En fin... Me estoy lanzando hacia argumentos que me interesan, pero que no quiero que hoy rellenen todo el espacio del que dispongo. Porque relacionado con ello, pero diferente, me proponía hoy pensar en voz alta sobre un tema muy de actualidad hoy, el de la masiva introducción de negocios de apuestas en nuestra sociedad con el peligro consiguiente para personas vulnerables -sobre todo las más jóvenes-, que se ven atrapadas en tales redes. Y digo que ambas cosas tienen algo que ver porque pudiera pensarse que tal tipo de "ocio" -por no decir otra cosa- no deja de ser una expresión natural de tal pluralidad. Pero no, soy de los que creen que no, y que la respuesta de la sociedad en tal sentido, incorporando preocupantes comportamientos cercanos a una ludopatía incipiente, es el resultado de una estrategia bien diseñada por quien, para ganar dinero, está introduciendo con calzador tales problemas en nuestras vidas.

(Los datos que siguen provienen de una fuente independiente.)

What follows belongs to an exercise in optimizing a design on an open flow for a short achievable clock period and few clock cycles; a production flow would make more cautious choices.
Function was checked by simulation only, so behaviour that the tests miss may differ from the original.

## old
==> flow/design.v <==
`timescale 1ns / 1ps
module fwd2(input [31:0] r, e,
            input selE,
            output [31:0] y);
    assign y = selE ? e : r;
endmodule
module mux32(input s,
             input [31:0] a, b,
             output [31:0] y);
    assign y = s ? a : b;
endmodule
module mux32r(input rst_n, s,
              input [31:0] a, b,
              output [31:0] y);
    assign y = {32{rst_n}} & (s ? a : b);
endmodule
module inc30(input [31:0] a, output [31:0] y);
    wire [29:0] x = a[31:2];
    wire [29:0] c;    
    genvar i;
    generate
        for (i = 0; i < 30; i = i + 1) begin : b
            if (i == 0) begin : z
                assign c[i] = 1'b1;
            end else begin : nz
                assign c[i] = &x[i-1:0];
            end
        end
    endgenerate
    assign y = {x ^ c, a[1:0]};
endmodule
module add32(input [31:0] a, b, output [31:0] y);
    wire [31:0] c, x;
    ks_carry #(.INV(0)) u_c(.a(a), .b(b), .cin(1'b0), .c(c));
    xor32 u_x(.a(a), .b(b), .y(x));
    xor32 u_s(.a(x), .b({c[30:0], 1'b0}), .y(y));
endmodule
module xor32(input [31:0] a, b, output [31:0] y);
    assign y = a ^ b;
endmodule
module pg32 #(parameter INV = 0)
            (input [31:0] a, b,
             input cin,
             output [31:0] g, p);
    wire [31:0] bb = INV ? ~b : b;
    wire [31:0] g0 = a & bb;
    wire [31:0] p0 = a | bb;
    assign g = {g0[31:1], g0[0] | (p0[0] & cin)};
    assign p = p0;
endmodule
module kslevel #(parameter K = 1)
               (input [31:0] g, p,
                output [31:0] go, po);
    genvar i;
    generate
        for (i = 0; i < 32; i = i + 1) begin : b
            if (i < K) begin : pass
                assign go[i] = g[i];
                assign po[i] = p[i];
            end else begin : comb
                assign go[i] = g[i] | (p[i] & g[i-K]);
                assign po[i] = p[i] & p[i-K];
            end
        end
    endgenerate
endmodule
module ks_carry #(parameter INV = 0)
                (input [31:0] a, b,
                 input cin,
                 output [31:0] c);
    wire [31:0] g0, p0, g1, p1, g2, p2, g3, p3, g4, p4, g5, p5;
    pg32 #(.INV(INV)) u_pg(.a(a), .b(b), .cin(cin), .g(g0), .p(p0));
    kslevel #(.K(1))  u_l1(.g(g0), .p(p0), .go(g1), .po(p1));
    kslevel #(.K(2))  u_l2(.g(g1), .p(p1), .go(g2), .po(p2));
    kslevel #(.K(4))  u_l3(.g(g2), .p(p2), .go(g3), .po(p3));
    kslevel #(.K(8))  u_l4(.g(g3), .p(p3), .go(g4), .po(p4));
    kslevel #(.K(16)) u_l5(.g(g4), .p(p4), .go(g5), .po(p5));
    assign c = g5;
endmodule
module alu_pre(input [31:0] a, b,
               input opAnd, opOr, opNor,
               output [31:0] x, l);
    assign x = a ^ b;
    assign l = ({32{opAnd}} & (a & b))
             | ({32{opOr}}  & (a | b))
             | ({32{opNor}} & ~(a | b));
endmodule
module alu_post(input [31:0] x, l, cs, cd,
                input opAdd, opSub, opSlt,
                output [31:0] y);
    wire [31:0] sum  = x ^ {cs[30:0], 1'b0};
    wire [31:0] diff = ~x ^ {cd[30:0], 1'b1};
    wire        lt   = ~cd[31];
    assign y = ({32{opAdd}} & sum)
             | ({32{opSub}} & diff)
             | l
             | {31'd0, opSlt & lt};
endmodule
module alu_out(input [31:0] a, b, cs, cd,
               input opAdd, opSub, opAnd, opOr, opNor, opSlt,
               output [31:0] y);
    wire [31:0] x, l;
    alu_pre  u_pre(.a(a), .b(b), .opAnd(opAnd), .opOr(opOr), .opNor(opNor), .x(x), .l(l));
    alu_post u_post(.x(x), .l(l), .cs(cs), .cd(cd), .opAdd(opAdd), .opSub(opSub),
                    .opSlt(opSlt), .y(y));
endmodule
module eq32(input [31:0] a, b, output eq);
    assign eq = (a == b);
endmodule
`timescale 1ns / 1ps
module mcpu(input clk, Reset,
            output wire [31:0] imem_addr,
            input  wire [31:0] imem_rdata,
            output wire [31:0] dmem_addr,
            output wire [31:0] dmem_wdata,
            output wire        dmem_we,
            output wire        dmem_re,
            input  wire [31:0] dmem_rdata);
    reg  [31:0] pcF;
    reg         vD;
    reg  [31:0] irD, aD, bD;
    reg         aluD, lwD, swD, beqD, jD, sameD, wrD;
    reg  [4:0]  dD;
    reg         hAE, hAM, hAW, hBE, hBM, hBW;    
    reg         ldmD;                             
    reg         xSub, xAnd, xOr, xNor, xSlt, xAdd;
    reg         vE, wrE, ldE, stE, jE, beqE, sameE;
    reg  [4:0]  dE;
    reg  [31:0] aE, bE, immE, btgtE;
    reg         opAdd, opSub, opAnd, opOr, opNor, opSlt;
    reg         vM, wrM, ldM;
    reg  [4:0]  dM;
    reg  [31:0] exM, addrM, wdM;
    reg         weM, reM;
    reg         vW, wrW;
    reg  [4:0]  dW;
    reg  [31:0] wbW;
    reg  [31:0] weW;         
    reg         fixup;
    reg  [31:0] fix_btgt, fix_jtgt;
    assign imem_addr  = pcF;
    assign dmem_addr  = addrM;
    assign dmem_wdata = wdM;
    assign dmem_we    = weM;
    assign dmem_re    = reM;
    wire [1023:0] Rflat;
    genvar g;
    generate
        for (g = 0; g < 32; g = g + 1) begin : rf
            reg [31:0] r;
            always @(posedge clk) begin
                if (weW[g])
                    r <= wbW;
            end
            assign Rflat[32*g +: 32] = r;
        end
    endgenerate
    wire [4:0]  rsF = imem_rdata[25:21];
    wire [4:0]  rtF = imem_rdata[20:16];
    wire [31:0] rdAF = (vW & wrW & (dW == rsF)) ? wbW : Rflat[32*rsF +: 32];
    wire [31:0] rdBF = (vW & wrW & (dW == rtF)) ? wbW : Rflat[32*rtF +: 32];
    wire [5:0]  opF  = imem_rdata[31:26];
    wire        aluF = (opF[5:4] != 2'b11);
    wire        lwF  = (opF == 6'b110001);
    wire        swF  = (opF == 6'b110000);
    wire        beqF = (opF == 6'b110100);
    wire        jF   = (opF == 6'b111000);
    wire        sameF = (rsF == rtF);
    wire        useRsF = aluF | lwF | swF | (beqF & ~sameF);
    wire        useRtF = aluF | swF | (beqF & ~sameF);
    wire        wrF  = aluF | lwF;
    wire [4:0]  dF   = lwF ? rtF : imem_rdata[15:11];
    wire hAEF = vD & wrD & (dD == rsF);
    wire hAMF = vE & wrE & (dE == rsF);
    wire hAWF = vM & wrM & (dM == rsF);
    wire hBEF = vD & wrD & (dD == rtF);
    wire hBMF = vE & wrE & (dE == rtF);
    wire hBWF = vM & wrM & (dM == rtF);
    wire ldmF = vD & lwD & ((useRsF & (dD == rsF)) | (useRtF & (dD == rtF)));
    wire [31:0] sextD = {{16{irD[15]}}, irD[15:0]};
    wire stall = vD & ldmD;
    wire [31:0] res;                         
    wire [31:0] wbM = ldM ? dmem_rdata : exM;    
    wire [31:0] aOld = hAM ? wbM : hAW ? wbW : aD;
    wire [31:0] bOld = hBM ? wbM : hBW ? wbW : bD;
    wire [31:0] aNext, bNext;
    fwd2 u_fa(.r(aOld), .e(res), .selE(hAE), .y(aNext));
    fwd2 u_fb(.r(bOld), .e(res), .selE(hBE), .y(bNext));
    wire [31:0] pcF4, btgtD;
    inc30 u_pc4(.a(pcF), .y(pcF4));
    wire [31:0] offD = {{14{irD[15]}}, irD[15:0], 2'b01};
    add32 u_bt(.a({pcF[31:2], 2'b11}), .b(offD), .y(btgtD));
    wire [31:0] jtgtD = {pcF4[31:28], irD[25:0], 2'b00};
    wire [31:0] cS, cD, addrE;
    wire        eqE;
    ks_carry #(.INV(0)) u_cs(.a(aE), .b(bE), .cin(1'b0), .c(cS));
    ks_carry #(.INV(1)) u_cd(.a(aE), .b(bE), .cin(1'b1), .c(cD));
    alu_out  u_res(.a(aE), .b(bE), .cs(cS), .cd(cD),
                   .opAdd(opAdd), .opSub(opSub), .opAnd(opAnd), .opOr(opOr),
                   .opNor(opNor), .opSlt(opSlt), .y(res));
    add32    u_addr(.a(aE), .b(immE), .y(addrE));
    eq32     u_eq(.a(aE), .b(bE), .eq(eqE));
    wire takeE   = vE & beqE & ~sameE & eqE;
    wire mispred = takeE & ~fixup;
    wire [31:0] nfix  = jE ? fix_jtgt : (beqE & sameE) ? fix_btgt : pcF4;
    wire [31:0] nseq  = stall ? pcF : (vD & jD) ? jtgtD : pcF4;
    wire        selBt = ~fixup & ~stall & vD & beqD & sameD;
    wire [31:0] nrest = fixup ? nfix : nseq;
    wire [31:0] tgtE  = fixup ? fix_btgt : btgtE;
    wire [31:0] nbt, npc;
    mux32 u_nbt(.s(selBt), .a(btgtD), .b(nrest), .y(nbt));
    mux32r u_npc(.rst_n(Reset), .s(takeE), .a(tgtE), .b(nbt), .y(npc));
    always @(posedge clk) begin
        pcF <= npc;
    end
    always @(posedge clk) begin
        if (Reset == 1'b0)
            fixup <= 1'b0;
        else
            fixup <= mispred;
    end
    wire [31:0] fixb4, fixbt;
    inc30 u_fb4(.a(btgtE), .y(fixb4));
    add32 u_fbt(.a({btgtE[31:2], 2'b11}), .b(offD), .y(fixbt));
    always @(posedge clk) begin
        fix_btgt <= fixbt;
        fix_jtgt <= {fixb4[31:28], irD[25:0], 2'b00};
    end
    always @(posedge clk) begin
        if (Reset == 1'b0)
            vD <= 1'b0;
        else if (mispred)
            vD <= 1'b0;
        else if (!stall)
            vD <= 1'b1;
    end
    always @(posedge clk) begin
        if (stall) begin
            aD   <= aOld;
            bD   <= bOld;
            hAE  <= 1'b0;
            hAM  <= hAE;
            hAW  <= hAM;
            hBE  <= 1'b0;
            hBM  <= hBE;
            hBW  <= hBM;
            ldmD <= 1'b0;
        end else begin
            irD   <= imem_rdata;
            aD    <= rdAF;
            bD    <= rdBF;
            aluD  <= aluF;
            lwD   <= lwF;
            swD   <= swF;
            beqD  <= beqF;
            jD    <= jF;
            sameD <= sameF;
            wrD   <= wrF;
            dD    <= dF;
            hAE   <= hAEF;
            hAM   <= hAMF;
            hAW   <= hAWF;
            hBE   <= hBEF;
            hBM   <= hBMF;
            hBW   <= hBWF;
            ldmD  <= ldmF;
            xSub  <= aluF & (opF == 6'b000001);
            xAnd  <= aluF & (opF == 6'b010001);
            xOr   <= aluF & (opF == 6'b010000);
            xNor  <= aluF & (opF == 6'b100110);
            xSlt  <= aluF & (opF == 6'b100111);
            xAdd  <= aluF & (opF != 6'b000001) & (opF != 6'b010001) & (opF != 6'b010000)
                          & (opF != 6'b100110) & (opF != 6'b100111);
        end
    end
    always @(posedge clk) begin
        if (Reset == 1'b0)
            vE <= 1'b0;
        else
            vE <= vD & ~stall;
    end
    always @(posedge clk) begin
        wrE   <= wrD;
        ldE   <= lwD;
        stE   <= swD;
        jE    <= jD;
        beqE  <= beqD;
        sameE <= sameD;
        dE    <= dD;
        aE    <= aNext;
        bE    <= bNext;
        immE  <= sextD;
        btgtE <= btgtD;
        opSub <= xSub;
        opAnd <= xAnd;
        opOr  <= xOr;
        opNor <= xNor;
        opSlt <= xSlt;
        opAdd <= xAdd;
    end
    always @(posedge clk) begin
        if (Reset == 1'b0) begin
            vM  <= 1'b0;
            weM <= 1'b0;
            reM <= 1'b0;
        end else begin
            vM  <= vE;
            weM <= vE & stE;
            reM <= vE & ldE;
        end
    end
    always @(posedge clk) begin
        wrM   <= wrE;
        ldM   <= ldE;
        dM    <= dE;
        exM   <= res;
        addrM <= addrE;
        wdM   <= bE;
    end
    always @(posedge clk) begin
        if (Reset == 1'b0)
            vW <= 1'b0;
        else
            vW <= vM;
    end
    always @(posedge clk) begin
        wrW <= wrM;
        dW  <= dM;
        wbW <= wbM;
    end
    always @(posedge clk) begin
        if (Reset == 1'b0)
            weW <= 32'd0;
        else
            weW <= (vM & wrM) ? (32'd1 << dM) : 32'd0;
    end
endmodule
Settings: LEC_CHECK=0, ABC_CLOCK_PERIOD_IN_PS=2500, CAP_MARGIN=20, CORE_MARGIN=2, CORE_UTILIZATION=40, PLACE_DENSITY=0.6, SETUP_SLACK_MARGIN=4.2, SLEW_MARGIN=20, SYNTH_HIERARCHICAL=1, SYNTH_MINIMUM_KEEP_SIZE=0; clock period 7.0 ns.
run.sh (not shown) runs the stock make flow with config.mk's settings and CLKGATE_MAP_FILE= SYNTH_SCRIPT=/design/flow/synth_recipe.tcl, a recipe that flattens the netlist after the stock synthesis.
Testbench counts of old, summed over its fixed seeds: cycles 14,741.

Miren, está bien que usted, su hijo o su nieto juegue a la pelota, al ajedrez, al tute o practique pesca sobre embarcación fondeada. Que dispute carreras populares o sea un as del fútbol, del béisbol o del baloncesto. Que deje pulidos los trastes de la guitarra o haga patinaje artístico, sonetos o malabares. Es buena la cocina, la gimnasia deportiva o el yoga. El pilates o la calistenia, tocar el oboe o disfrutar emulando a Sartre, a Picasso o a Visconti. Está bien todo, sea la pintura o el barro, la calceta o jugar al guá. O todo lo que se les quiera ocurrir, incluyendo las maquetas de trenes eléctricos de escala N o HO, los puzzles o la carrera de fondo, los ultratrails, el montañismo o ver películas francesas hasta la extenuación. Pero lo que no está bien es que usted, sus hijos o sus nietos se gasten lo que tienen o lo que no tienen en un ejercicio vacuo de apuestas que no aporta nada, que por definición va a implicar pérdidas patrimoniales siempre, y que nunca dejará satisfecho a nadie. Porque el juego, y las estrategias de quien lo promueve, siempre enganchan más y más, provocando ansiedad por seguir jugando más, sin importar que se arruinen vidas, familias y hasta la sociedad. No hay otro patrón posible.

En este contexto es en el que yo recibo con alegría e interés lo anunciado por el Gobierno en materia de regulación de un juego al que debió cortársele las alas hace ya mucho tiempo. Porque hasta hace unos años el mismo -salvando las omnipresentes y odiosas tragaperras presentes en cualquier bar- estaba circunscrito a locales físicos especiales, donde funcionaba la autoexclusión, una regulación que exige comprobar la mayoría de edad de los usuarios y otras salvaguardas. Pero con el advenimiento de la era digital, la adicción digital y, en particular, la irrupción de los juegos en línea... sálvese quien pueda. Veamos en qué queda todo y qué márgenes legales y operativos se pueden explorar, pero es necesario detener la enorme vulnerabilidad de muchas personas, y en especial de los jóvenes, ante la voracidad de un sector que, por hacer caja, no se arredra ante nada.